Give back all of the records, exactly and completely.

Stored data:
◆ ◆ ◆ ◆

This design comes from an exercise in tuning for small area on the open sky130 flow, not from production work.
Function was checked by simulation only, so behaviour that the tests miss may differ from the original.
The flow treats the clock pin as an ideal source, which a real chip does not have.
Power and IR drop assume default switching activity.

[flow/run.sh]
#!/bin/bash
# Own layout flow: the standard ORFS flow (standard.sh, unchanged synthesis), with
#  - a buf_2 buffer on every input port and a buf_1 buffer on every output port
#    (the outputs are buffered right after global placement, see post_gpl.tcl),
#  - CTS with small leaf buffers and no dummy loads, then the few leaf buffers whose
#    flip-flop clock pins have the slowest slews upsized (see post_cts.tcl).
# Each make run writes its full output to a log file in the work folder; ORFS's own
# per-step logs stay under orfs/logs/.
set -euo pipefail
cd "$(dirname "$0")/.."
bash standard.sh synth > flow_synth.log 2>&1
bash standard.sh \
  BUFFER_PORTS_ARGS="-inputs -buffer_cell sky130_fd_sc_hd__buf_2" \
  POST_GLOBAL_PLACE_TCL="$PWD/flow/post_gpl.tcl" \
  CTS_ARGS="-sink_clustering_enable -repair_clock_nets -dont_use_dummy_load -buf_list sky130_fd_sc_hd__clkbuf_4 -sink_clustering_size 10 -sink_clustering_max_diameter 50" \
  POST_CTS_TCL="$PWD/flow/post_cts.tcl" \
  finish > flow_layout.log 2>&1
[flow/post_cts.tcl]
estimate_parasitics -placement
set slow {}
foreach pin [get_pins -hierarchical */CLK] {
  if {[get_property $pin slew_max] > 0.110} {
    foreach d [get_pins -of_objects [get_nets -of_objects $pin] -filter "direction==output"] {
      dict set slow [get_full_name [get_cells -of_objects $d]] 1
    }
  }
}
set n 0
foreach name [dict keys $slow] {
  set inst [[ord::get_db_block] findInst $name]
  if {$inst != "NULL" && [[$inst getMaster] getName] == "sky130_fd_sc_hd__clkbuf_4"} {
    replace_cell $name sky130_fd_sc_hd__clkbuf_8
    incr n
  }
}
puts "Upsized $n clock buffers"
detailed_placement
check_placement -verbose
estimate_parasitics -placement
[flow/post_gpl.tcl]
# Buffer every output port with the smallest buffer once global placement is done
# (the inputs were buffered before placement, by buffer_ports -inputs).
buffer_ports -outputs -buffer_cell sky130_fd_sc_hd__buf_1
[standard.sh]
#!/bin/bash
# synth_recipe.tcl (not shown) runs the flow's synth.tcl, then flattens the netlist and writes it again
# the make line also repeats each setting of config.mk as NAME=value (left out here)
make -C /OpenROAD-flow-scripts/flow DESIGN_CONFIG=/design/flow/config.mk WORK_HOME=/design/flow/orfs CLKGATE_MAP_FILE= SYNTH_SCRIPT=/design/flow/synth_recipe.tcl "${@:-finish}"
[config.mk]
export PLATFORM = sky130hd
export DESIGN_NAME = register_file
export DESIGN_NICKNAME = register_file
export VERILOG_FILES = /design/flow/design.v
export SDC_FILE = /design/flow/constraint.sdc
export NUM_CORES = 4
export LEC_CHECK = 0
export CAP_MARGIN = 20
export CORE_MARGIN = 2
export CORE_UTILIZATION = 50
export PLACE_DENSITY = 0.65
export SLEW_MARGIN = 20
export SYNTH_HIERARCHICAL = 1
export SYNTH_MINIMUM_KEEP_SIZE = 0
[constraint.sdc]
create_clock -name core_clock -period 6.0 [get_ports {clk_cpu}]
set_input_delay 1.2000 -clock core_clock [delete_from_list [all_inputs] [get_ports {clk_cpu}]]
set_output_delay 1.2000 -clock core_clock [all_outputs]
set_load 0.01 [all_outputs]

◆ ◆ ◆ ◆

# Response to the exercise
This design comes from an exercise in tuning for small area on the open sky130 flow, not from production work.
Function was checked by simulation only, so behaviour that the tests miss may differ from the original.
The flow treats the clock pin as an ideal source, which a real chip does not have.
Power and IR drop assume default switching activity.

[flow/run.sh]
#!/bin/bash
# Own layout flow: the standard ORFS flow (standard.sh, unchanged synthesis), with
#  - a buf_2 buffer on every input port and a buf_1 buffer on every output port
#    (the outputs are buffered right after global placement, see post_gpl.tcl),
#  - CTS with small leaf buffers and no dummy loads, then the few leaf buffers whose
#    flip-flop clock pins have the slowest slews upsized (see post_cts.tcl).
# Each make run writes its full output to a log file in the work folder; ORFS's own
# per-step logs stay under orfs/logs/.
set -euo pipefail
cd "$(dirname "$0")/.."
bash standard.sh synth > flow_synth.log 2>&1
bash standard.sh \
  BUFFER_PORTS_ARGS="-inputs -buffer_cell sky130_fd_sc_hd__buf_2" \
  POST_GLOBAL_PLACE_TCL="$PWD/flow/post_gpl.tcl" \
  CTS_ARGS="-sink_clustering_enable -repair_clock_nets -dont_use_dummy_load -buf_list sky130_fd_sc_hd__clkbuf_4 -sink_clustering_size 10 -sink_clustering_max_diameter 50" \
  POST_CTS_TCL="$PWD/flow/post_cts.tcl" \
  finish > flow_layout.log 2>&1
[flow/post_cts.tcl]
estimate_parasitics -placement
set slow {}
foreach pin [get_pins -hierarchical */CLK] {
  if {[get_property $pin slew_max] > 0.110} {
    foreach d [get_pins -of_objects [get_nets -of_objects $pin] -filter "direction==output"] {
      dict set slow [get_full_name [get_cells -of_objects $d]] 1
    }
  }
}
set n 0
foreach name [dict keys $slow] {
  set inst [[ord::get_db_block] findInst $name]
  if {$inst != "NULL" && [[$inst getMaster] getName] == "sky130_fd_sc_hd__clkbuf_4"} {
    replace_cell $name sky130_fd_sc_hd__clkbuf_8
    incr n
  }
}
puts "Upsized $n clock buffers"
detailed_placement
check_placement -verbose
estimate_parasitics -placement
[flow/post_gpl.tcl]
# Buffer every output port with the smallest buffer once global placement is done
# (the inputs were buffered before placement, by buffer_ports -inputs).
buffer_ports -outputs -buffer_cell sky130_fd_sc_hd__buf_1
[standard.sh]
#!/bin/bash
# synth_recipe.tcl (not shown) runs the flow's synth.tcl, then flattens the netlist and writes it again
# the make line also repeats each setting of config.mk as NAME=value (left out here)
make -C /OpenROAD-flow-scripts/flow DESIGN_CONFIG=/design/flow/config.mk WORK_HOME=/design/flow/orfs CLKGATE_MAP_FILE= SYNTH_SCRIPT=/design/flow/synth_recipe.tcl "${@:-finish}"
[config.mk]
export PLATFORM = sky130hd
export DESIGN_NAME = register_file
export DESIGN_NICKNAME = register_file
export VERILOG_FILES = /design/flow/design.v
export SDC_FILE = /design/flow/constraint.sdc
export NUM_CORES = 4
export LEC_CHECK = 0
export CAP_MARGIN = 20
export CORE_MARGIN = 2
export CORE_UTILIZATION = 50
export PLACE_DENSITY = 0.65
export SLEW_MARGIN = 20
export SYNTH_HIERARCHICAL = 1
export SYNTH_MINIMUM_KEEP_SIZE = 0
[constraint.sdc]
create_clock -name core_clock -period 6.0 [get_ports {clk_cpu}]
set_input_delay 1.2000 -clock core_clock [delete_from_list [all_inputs] [get_ports {clk_cpu}]]
set_output_delay 1.2000 -clock core_clock [all_outputs]
set_load 0.01 [all_outputs]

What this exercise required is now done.